=== Action item ===
The data below holds the lines to copy: everything from the line containing "else state_d = ST_IDLE;" to the line containing "chk_stop_forces_idle: assert property", both ends included, set down exactly.

=== Given entries ===
--- config.mk ---
export PLATFORM = sky130hd
export DESIGN_NAME = motor_run_stop_cmd
export DESIGN_NICKNAME = d
export VERILOG_FILES = /design/src/core/motor_cmd_pkg.sv /design/src/core/input_sync.sv /design/src/core/motor_run_stop_cmd.sv
export VERILOG_INCLUDE_DIRS = /design/src /design/src/core
export SDC_FILE = /design/constraint.sdc
export NUM_CORES = 1
export LEC_CHECK = 0
export ABC_CLOCK_PERIOD_IN_PS = 3980
export BUFFER_PORTS_ARGS = -buffer_cell sky130_fd_sc_hd__buf_2
export CAP_MARGIN = 5
export CORE_ASPECT_RATIO = 0.9
export CORE_UTILIZATION = 40
export DETAILED_ROUTE_END_ITERATION = 6
export PLACE_DENSITY = 0.75
export SLEW_MARGIN = 20
export SYNTH_ARGS = -nofsm -noshare
export SYNTH_HDL_FRONTEND = slang
export SYNTH_HIERARCHICAL = 1
export SYNTH_SLANG_ARGS = --single-unit
--- constraint.sdc ---
create_clock -name core_clk -period 3.98 [get_ports core_clk]
set_input_delay 0.597 -clock core_clk [delete_from_list [all_inputs] [get_ports core_clk]]
set_output_delay 0.597 -clock core_clk [all_outputs]
set_load 0.01 [all_outputs]
--- src/core/motor_cmd_regs.svh ---
// Constants of the run/stop command logic
`ifndef MOTOR_CMD_REGS_SVH
`define MOTOR_CMD_REGS_SVH
`define STOP_TYPE_W        2
`define STOP_TYPE_FREEWHEEL 2'h0
`define STOP_TYPE_CONTROL  2'h1
`define STOP_TYPE_BRAKE    2'h2
`define SYNC_RESET_VAL     2'h0
`endif

--- src/core/motor_cmd_pkg.sv ---
// Types of the run/stop command logic
package motor_cmd_pkg;
   typedef enum logic [3:0] {
      ST_IDLE    = 4'h1,
      ST_RUN     = 4'h2,
      ST_FAULT   = 4'h4,
      ST_PENDING = 4'h8
   } run_state_t;
   typedef logic [1:0] stop_type_t;
endpackage

--- src/core/input_sync.sv ---
// Two-stage synchroniser for the logic input pins
module input_sync (
   // Clock, reset and enable
   input  wire logic core_clk,
   input  wire logic rst,
   input  wire logic clk_en,
   // Pins
   input  wire logic [1:0] pin_in,
   output logic      [1:0] pin_sync
);
`include "motor_cmd_regs.svh"
   logic [1:0] meta_q;
   logic [1:0] meta_d;
   logic [1:0] sync_q;
   logic [1:0] sync_d;

   always_comb begin
      meta_d = meta_q;
      sync_d = sync_q;
      if (clk_en) begin
         meta_d = pin_in;
         sync_d = meta_q;
      end
   end

   always_ff @(posedge core_clk) begin
      if (rst) begin
         meta_q <= `SYNC_RESET_VAL;
         sync_q <= `SYNC_RESET_VAL;
      end else begin
         meta_q <= meta_d;
         sync_q <= sync_d;
      end
   end

   assign pin_sync = sync_q;
endmodule // input_sync

--- src/core/motor_run_stop_cmd.sv ---
// Run/stop command logic of a motor soft starter
`include "motor_cmd_regs.svh"

// Operation
// Two-wire: run follows both input levels
// Two-wire: restart after power-up or reset
// Three-wire: separate run and stop inputs
// Three-wire: stop opens, motor stops
// Three-wire: run pulse held until stop
// Delta winding option setting selects inside-delta
// Delta: only freewheel stop allowed
// Delta: cascade function disabled
// Delta: preheating disabled
// Stop high and run high start
// Stop input active low, gates run
// Fault stops, clears latch, awaits reset
module motor_run_stop_cmd (
   // Clock, reset, enable
   input  wire logic                     core_clk,
   input  wire logic                     rst,
   input  wire logic                     clk_en,
   // Logic input pins
   input  wire logic                     run_pin,
   input  wire logic                     stop_n_pin,
   // Configuration
   input  wire logic                     three_wire_mode,
   input  wire logic                     delta_winding_option,
   input  wire motor_cmd_pkg::stop_type_t stop_type_sel,
   input  wire logic                     cascade_en,
   input  wire logic                     preheat_en,
   // Fault handling
   input  wire logic                     fault_detect,
   input  wire logic                     fault_reset,
   // Outputs
   output logic                          motor_run,
   output logic                          run_latched,
   output logic                          fault_active,
   output motor_cmd_pkg::stop_type_t     stop_type_eff,
   output logic                          stop_sel_refused,
   output logic                          cascade_active,
   output logic                          preheat_active
);
   import motor_cmd_pkg::*;

   logic [1:0] pins_sync;
   logic       run_s;
   logic       stop_n_s;

   input_sync u_sync (
      .core_clk (core_clk),
      .rst      (rst),
      .clk_en   (clk_en),
      .pin_in   ({run_pin, stop_n_pin}),
      .pin_sync (pins_sync)
   );
   assign run_s    = pins_sync[1];
   assign stop_n_s = pins_sync[0];

   // Command state
   run_state_t state_q;
   run_state_t state_d;
   logic       latch_q;
   logic       latch_d;
   logic       run_req;

   // Three-wire run request held in latch
   always_comb begin
      latch_d = latch_q;
      if (clk_en) begin
         // Only three-wire stores a pulse; a stale request would start on mode change
         if (!three_wire_mode || !stop_n_s || fault_detect || state_q == ST_FAULT) begin
            latch_d = 1'h0;
         end else if (run_s) begin
            latch_d = 1'b1;
         end
      end
   end

   always_comb begin
      if (three_wire_mode) begin
         run_req = stop_n_s && (latch_q || run_s);
      end else begin
         run_req = stop_n_s && run_s;
      end
   end

   always_comb begin
      state_d = state_q;
      if (clk_en) begin
         unique case (state_q)
            ST_IDLE: begin
               if (fault_detect) state_d = ST_FAULT;
               else if (run_req) state_d = ST_RUN;
            end
            ST_RUN: begin
               if (fault_detect) state_d = ST_FAULT;
               else if (!run_req) state_d = ST_IDLE;
            end
            ST_FAULT: begin
               if (fault_reset && !fault_detect) state_d = ST_PENDING;
            end
            ST_PENDING: begin
               // Both modes restart on held run; a three-wire run stored before the fault is not kept
               if (fault_detect) state_d = ST_FAULT;
               else if (run_req) state_d = ST_RUN;
               else state_d = ST_IDLE;
            end
            default: state_d = ST_IDLE;
         endcase
      end
   end

   always_ff @(posedge core_clk) begin
      if (rst) begin
         state_q <= ST_IDLE;
         latch_q <= 1'b0;
      end else begin
         state_q <= state_d;
         latch_q <= latch_d;
      end
   end

   // Delta winding restrictions, registered
   stop_type_t stop_q;
   stop_type_t stop_d;
   logic       refuse_q;
   logic       refuse_d;
   logic       casc_q;
   logic       casc_d;
   logic       heat_q;
   logic       heat_d;

   always_comb begin
      stop_d   = stop_q;
      refuse_d = refuse_q;
      casc_d   = casc_q;
      heat_d   = heat_q;
      if (clk_en) begin
         if (delta_winding_option) begin
            stop_d   = `STOP_TYPE_FREEWHEEL;
            refuse_d = (stop_type_sel != `STOP_TYPE_FREEWHEEL);
         end else begin
            stop_d   = stop_type_sel;
            refuse_d = 1'b0;
         end
         casc_d = cascade_en && !delta_winding_option;
         heat_d = preheat_en && !delta_winding_option &&
                  state_d != ST_RUN && state_d != ST_FAULT;
      end
   end

   always_ff @(posedge core_clk) begin
      if (rst) begin
         stop_q   <= `STOP_TYPE_FREEWHEEL;
         refuse_q <= 1'b0;
         casc_q   <= 1'b0;
         heat_q   <= 1'b0;
      end else begin
         stop_q   <= stop_d;
         refuse_q <= refuse_d;
         casc_q   <= casc_d;
         heat_q   <= heat_d;
      end
   end

   assign motor_run        = (state_q == ST_RUN);
   assign run_latched      = latch_q;
   assign fault_active     = (state_q == ST_FAULT);
   assign stop_type_eff    = stop_q;
   assign stop_sel_refused = refuse_q;
   assign cascade_active   = casc_q;
   assign preheat_active   = heat_q;

   // Checks
   chk_stop_forces_idle: assert property (@(posedge core_clk) disable iff (rst)
      (clk_en && !stop_n_s && state_q == ST_RUN) |=> !motor_run)
      else $error("Motor kept running with stop open");
   chk_stop_clears_latch: assert property (@(posedge core_clk) disable iff (rst)
      (clk_en && !stop_n_s) |=> !run_latched)
      else $error("Run latch survived open stop");
   chk_latch_holds: assert property (@(posedge core_clk) disable iff (rst)
      (clk_en && three_wire_mode && run_s && stop_n_s && !fault_detect && state_q != ST_FAULT)
      |=> run_latched)
      else $error("Run pulse not captured");
   chk_two_wire_start: assert property (@(posedge core_clk) disable iff (rst)
      (clk_en && !three_wire_mode && state_q == ST_IDLE && run_s && stop_n_s
       && !fault_detect) |=> motor_run)
      else $error("Two-wire run level did not start motor");
   chk_delta_freewheel: assert property (@(posedge core_clk) disable iff (rst)
      (clk_en && delta_winding_option) |=> stop_type_eff == `STOP_TYPE_FREEWHEEL)
      else $error("Non-freewheel stop with delta option");
   chk_delta_refuse: assert property (@(posedge core_clk) disable iff (rst)
      (clk_en && delta_winding_option && stop_type_sel != `STOP_TYPE_FREEWHEEL)
      |=> stop_sel_refused)
      else $error("Stop selection not refused under delta option");
   chk_delta_cascade: assert property (@(posedge core_clk) disable iff (rst)
      (clk_en && delta_winding_option) |=> !cascade_active)
      else $error("Cascade active with delta option");
   chk_delta_preheat: assert property (@(posedge core_clk) disable iff (rst)
      (clk_en && delta_winding_option) |=> !preheat_active)
      else $error("Preheat active with delta option");
   chk_fault_blocks: assert property (@(posedge core_clk) disable iff (rst)
      (clk_en && fault_detect) |=> (!motor_run && !run_latched) [*2])
      else $error("Fault did not stop motor");
   chk_fault_restart: assert property (@(posedge core_clk) disable iff (rst)
      (clk_en && state_q == ST_PENDING && !three_wire_mode && run_s && stop_n_s
       && !fault_detect) |=> motor_run)
      else $error("No restart after fault reset with run held");
   chk_latch_two_wire: assert property (@(posedge core_clk) disable iff (rst)
      (clk_en && !three_wire_mode) |=> !run_latched)
      else $error("Run latch set in two-wire mode");
   chk_three_wire_hold: assert property (@(posedge core_clk) disable iff (rst)
      (clk_en && three_wire_mode && motor_run && run_latched && stop_n_s && !fault_detect)
      |=> motor_run)
      else $error("Stored run request did not keep motor running");
   chk_delta_off_pass: assert property (@(posedge core_clk) disable iff (rst)
      (clk_en && !delta_winding_option)
      |=> (stop_type_eff == $past(stop_type_sel) && !stop_sel_refused))
      else $error("Stop selection not passed through without delta option");
   chk_preheat_idle: assert property (@(posedge core_clk) disable iff (rst)
      (motor_run || fault_active) |-> !preheat_active)
      else $error("Preheat active while running or faulted");
   chk_fault_entry: assert property (@(posedge core_clk) disable iff (rst)
      (clk_en && fault_detect) |=> fault_active)
      else $error("Fault state not entered");
   chk_fault_holds: assert property (@(posedge core_clk) disable iff (rst)
      (clk_en && fault_active && !fault_reset) |=> (fault_active && !motor_run))
      else $error("Fault state left without a fault reset");
endmodule // motor_run_stop_cmd

==> out/results.tsv, run 1 <==
metric	value	unit
leading area contributor after synthesis	sky130_fd_sc_hd__dfxtp_1	
vias in the first global route	549	
TritonCTS clock tree	done	
gr ovfl total	0	
Tmin final	2.08	ns
share of final-layout standard cells stronger than drive strength 1	24.5	%
number of standard-cell rows in the floorplan	13	
worst clock skew	0.00229	ns
beginning of the worst register-to-register path	state_q[2]$_SDFF_PP0_	
share of flip-flops with an asynchronous set or reset after synthesis	0	%
register clock-pin slew on the reported worst setup and hold paths	0.08	ns
final estimated routing congestion in global placement	0.720	
post-synthesis instance area	689	sq um
final instance count without filler cells	120	
pin count of the biggest net entering global routing	23	
CP endpoint kind	output pin	
length of the first detailed-routing pass in iterations	4	
gr usage total	17.7	%
arrival time of the worst setup path	1.48	ns
largest fanout on the critical path	8	
worst hold path type	reg2reg	
most instantiated flip-flop cell in the synthesis netlist	sky130_fd_sc_hd__dfxtp_1	
Initial Util	45.1	%
launching instance or port of the critical path	state_q[2]$_SDFF_PP0_	
number of distinct library cells after synthesis	33	
CP Data Required Time	3.38	ns
total power density per cell area	325	mW/mm^2
deepest level of the CTS H-tree	1	
detailed-route DRC error count	0	
category of the critical setup timing path	reg2out	
static leakage	0.000364	uW
launch instance of the worst min-delay path	stop_type_eff[0]$_SDFFE_PP0P_	
Max Freq	480	MHz
Final Max Tran Viols	0	
Layout fillers	150	
dpl hpwl	1050	um
CORE AREA	0.00153	sq mm
wire length of the first global-routing pass	2260	um
TritonCTS Sinks	14	
setup TNS after final layout	0	ns
post-synthesis to final-layout area growth	19.4	%
total instance count after detailed placement	117	
fraction of post-synthesis cell area in the top cell type by area	40.7	%
first-iteration detailed-routing DRC count	9	
number of nets in the layout	113	
Post-CTS Setup Repair Bufs	0	
Gates resized, CTS repair	0	
drt via density	5.30	
total of hold buffers inserted after clock tree synthesis	0	
measured slew at the worst slew-check pin	0.435	ns
dominant cells by area after synthesis	sky130_fd_sc_hd__dfxtp_1, sky130_fd_sc_hd__mux2i_1, sky130_fd_sc_hd__nor2_1	
final setup fails	0	
VDD IR max	0.000207	V
Synth Net Count	92	
syn avg cell area	8.73	sq um
RSZ-0062 raised after global routing	no	
number of buffers inserted during clock tree synthesis	3	
dominant cell by count in the synthesized netlist	sky130_fd_sc_hd__dfxtp_1	
Syn. warnings	6	
number of enable-type register cells in the synthesized netlist	0	
share of the cycle needed by the critical path after routing	52.3	%
Synth top cells by count	sky130_fd_sc_hd__dfxtp_1, sky130_fd_sc_hd__nor2_1, sky130_fd_sc_hd__a21oi_1, sky130_fd_sc_hd__nand3_1	
vertical die dimension	41.4	um
wire per inst	12.1	um
I/O pin cnt	21	
# port buffers	20	
ANT nets after route	0	
Die W	45.8	um
flip-flop and latch count after synthesis	14	
clock root buffer master	sky130_fd_sc_hd__clkbuf_4	
outcome	completed	
Die ar.	0.00189	sq mm
Worst setup SP type	flip-flop	
final wirelength	1450	um
antenna violations before repair	0	
final-report hold violation count	0	
clock network latency to the later pin of the worst-skew pair	0.27	ns
count of vias placed by the detailed router	636	
relative slew slack	70.6	%
count of max-cap constraint violations	0	
sequential share of the synthesized area	40.7	%
Antenna diodes	0	
maximum clock path buffer count	2	
synthesized instance count	79	
==> cell families after synthesis <==
logic type | after synthesis | synth area share [%]
AND/OR/NAND/NOR | 32 | 26.1
multiplexers | 4 | 5.81
buffers and inverters | 8 | 4.54
flip-flops | 14 | 40.7
XOR/XNOR | 2 | 2.54
AO/OA/AOI/OAI | 19 | 20.3
==> worst max-delay path: stages (launching register included) <==
cell                       delay (ns)
sky130_fd_sc_hd__dfxtp_1         0.46
sky130_fd_sc_hd__or4b_1          0.55
sky130_fd_sc_hd__clkinv_1        0.09
sky130_fd_sc_hd__buf_2           0.12
==> cell usage in the layout, fill, tap and decap left out, drive strengths merged, types with 2 or more instances in the layout <==
cell type / Yosys / layout
o22ai: 2 / 2
nor2b: 4 / 4
a21oi: 6 / 6
nor2: 9 / 9
nand3b: 2 / 2
nand2b: 4 / 4
mux2i: 4 / 4
nand3: 5 / 5
and2: 2 / 2
a211oi: 2 / 2
buf: 1 / 20
inv: 3 / 3
dfxtp: 14 / 14
clkbuf: 3 / 3
==> per-layer routing <==
metal | up-vias | GRT usage (%) | share of wire (%) | wire, um
met1 | 295 | 20.9 | 47 | 680
met3 | 2 | 5.17 | 4.8 | 70
met4 | 0 | 12.5 | 0.90 | 13
li1 | 325 | - | - | -
met5 | - | 0 | 0 | 0
met2 | 14 | 27.9 | 47 | 687
==> registers in the layout, indices dropped and copies added (netlist names) <==
signal,cells
stop_sel_refused,1
u_sync/pin_sync,2
state_q,4
stop_type_eff,2
cascade_active,1
u_sync/meta_q,2
preheat_active,1
run_latched,1
==> area by class of cell <==
cell class | count | area (sq um) | share of cell area, %
multi-input cells | 57 | 378 | 45.9
clock buffers | 3 | 22.5 | 2.74
inverters | 4 | 15.0 | 1.82
flip-flops and latches | 14 | 280 | 34.0
repair buffers | 20 | 100 | 12.2
well taps | 22 | 27.5 | 3.34
==> power breakdown <==
part / internal, uW / switching, uW
Sequential: 146 / 5.60
Combinational: 18.6 / 20.5
Clock: 35.0 / 41.8
Total: 199 / 67.9
==> final timing paths <==
kind,to,slack (ns),depth (start not counted)
max,fault_active,1.90,3
min,stop_type_eff[0]$_SDFFE_PP0P_,0.47,2
max reg2reg,preheat_active$_SDFFE_PP0P_,2.39,4
min reg2reg,stop_type_eff[0]$_SDFFE_PP0P_,0.47,2
==> through the flow <==
step           utilization (%)  hold slack (ns)  instance area [sq um]  total power, uW  worst slack (ns)
2_1_floorplan                -            0.460                    689              179              2.36
3_3_place_gp              52.4            0.455                    801              192              2.23
3_5_place_dp              52.4            0.458                    801              193              2.20
4_1_cts                   53.8            0.470                    823              270              1.89
5_1_grt                   53.8            0.515                    823              282              1.82
6_report                  53.8            0.466                    823              267              1.90
Note: power is estimated with default switching activity, not from simulation.
==> run 2: changes to the inputs <==
ABC_CLOCK_PERIOD_IN_PS = 1700   (was 3980)
PLACE_DENSITY = 0.77   (was 0.75)
clock period = 1.7 ns   (was 3.98 ns; I/O delays follow)
==> run 2 against run 1 <==
Compared with the run above: register-to-register slack worse by 2.2 ns; worst hold slack lost 0.25 ns; clock skew is 0.0014 ns lower; clock power is 130% higher; via count up 0.47%; critical path type unchanged; critical endpoint unchanged; largest power group unchanged.
==> out/results.tsv, run 2 (same netlist as run 1, synthesis figures left out) <==
metric	value	unit
maximum clock path buffer count	2	
count of max-cap constraint violations	0	
final-report hold violation count	0	
endpoint of the worst setup timing path	fault_active	
TritonCTS clock tree	done	
drt via density	5.28	
register with the most flip-flops	state_q	
net switching power figure	158	uW
area of the multi-input gates	382	sq um
Gate power share	14.8	%
category of the critical setup timing path	reg2out	
vertical die dimension	41.4	um
flop-to-flop setup slack	0.17	ns
CP endpoint kind	output pin	
Layout fillers	152	
wire length of the first global-routing pass	2350	um
total power density per cell area	742	mW/mm^2
vias in the first global route	554	
Die ar.	0.00189	sq mm
number of standard-cell rows in the floorplan	13	
post-route cell area	842	sq um
CP Data Required Time	1.44	ns
Max Freq	610	MHz
count of vias placed by the detailed router	639	
relative slew slack	69.3	%
power share of the sequential group	56.7	%
gr ovfl total	0	
measured slew at the worst slew-check pin	0.454	ns
ANT nets after route	0	
destination of the worst register-to-register timing path	state_q[0]$_SDFF_PP1_	
CORE AREA	0.00153	sq mm
register clock-pin slew on the reported worst setup and hold paths	0.08	ns
share of final-layout standard cells stronger than drive strength 1	31.3	%
worst hold path type	in2reg	
pin count of the biggest net entering global routing	23	
arrival time of the worst setup path	1.38	ns
final setup fails	0	
clock root buffer master	sky130_fd_sc_hd__clkbuf_4	
Worst setup SP type	flip-flop	
cell-internal power	467	uW
launch instance of the worst min-delay path	run_pin	
post-synthesis to final-layout area growth	22.1	%
dpl hpwl	1010	um
length of the first detailed-routing pass in iterations	4	
Final Max Tran Viols	0	
footprint of the flip-flops and latches	288	sq um
R2R depth	5	
I/O pin cnt	21	
final wirelength	1410	um
outcome	completed	
number of nets in the layout	114	
TritonCTS Sinks	14	
library cell contributing the largest single delay on the critical path	sky130_fd_sc_hd__or4b_4	
leading cell types in the layout, fill and taps excluded	sky130_fd_sc_hd__buf_2, sky130_fd_sc_hd__dfxtp_1, sky130_fd_sc_hd__nor2_1	
VDD IR max	0.000395	V
Initial Util	45.1	%
static leakage	0.000377	uW
clock network latency to the later pin of the worst-skew pair	0.27	ns
beginning of the worst register-to-register path	state_q[3]$_SDFF_PP0_	
most frequent standard cell in the layout excluding fill and tap cells	sky130_fd_sc_hd__buf_2	
number of buffers inserted during clock tree synthesis	3	
clock share of power	28.6	%
cell-by-cell trace of the critical path	or4b_4 > inv_2 > buf_2	
RSZ-0062 raised after global routing	no	
gr usage total	17.9	%
max reg flops	4	
setup TNS after final layout	0	ns
final estimated routing congestion in global placement	0.838	
max incr delay on CP	0.57	ns
total of hold buffers inserted after clock tree synthesis	0	
# port buffers	20	
worst clock skew	0.000911	ns
detailed-route DRC error count	0	
cell area reported after detailed placement	801	sq um
largest fanout on the critical path	6	
wire per inst	11.7	um
launching instance or port of the critical path	state_q[1]$_SDFF_PP0_	
switching power as a share of total power	25.3	%
first-iteration detailed-routing DRC count	13	
antenna violations before repair	0	
Tmin final	1.64	ns
share of the cycle needed by the critical path after routing	96.5	%
Die W	45.8	um
deepest level of the CTS H-tree	1	
Antenna diodes	0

=== Response to the task ===
               else state_d = ST_IDLE;
            end
            default: state_d = ST_IDLE;
         endcase
      end
   end

   always_ff @(posedge core_clk) begin
      if (rst) begin
         state_q <= ST_IDLE;
         latch_q <= 1'b0;
      end else begin
         state_q <= state_d;
         latch_q <= latch_d;
      end
   end

   // Delta winding restrictions, registered
   stop_type_t stop_q;
   stop_type_t stop_d;
   logic       refuse_q;
   logic       refuse_d;
   logic       casc_q;
   logic       casc_d;
   logic       heat_q;
   logic       heat_d;

   always_comb begin
      stop_d   = stop_q;
      refuse_d = refuse_q;
      casc_d   = casc_q;
      heat_d   = heat_q;
      if (clk_en) begin
         if (delta_winding_option) begin
            stop_d   = `STOP_TYPE_FREEWHEEL;
            refuse_d = (stop_type_sel != `STOP_TYPE_FREEWHEEL);
         end else begin
            stop_d   = stop_type_sel;
            refuse_d = 1'b0;
         end
         casc_d = cascade_en && !delta_winding_option;
         heat_d = preheat_en && !delta_winding_option &&
                  state_d != ST_RUN && state_d != ST_FAULT;
      end
   end

   always_ff @(posedge core_clk) begin
      if (rst) begin
         stop_q   <= `STOP_TYPE_FREEWHEEL;
         refuse_q <= 1'b0;
         casc_q   <= 1'b0;
         heat_q   <= 1'b0;
      end else begin
         stop_q   <= stop_d;
         refuse_q <= refuse_d;
         casc_q   <= casc_d;
         heat_q   <= heat_d;
      end
   end

   assign motor_run        = (state_q == ST_RUN);
   assign run_latched      = latch_q;
   assign fault_active     = (state_q == ST_FAULT);
   assign stop_type_eff    = stop_q;
   assign stop_sel_refused = refuse_q;
   assign cascade_active   = casc_q;
   assign preheat_active   = heat_q;

   // Checks
   chk_stop_forces_idle: assert property (@(posedge core_clk) disable iff (rst)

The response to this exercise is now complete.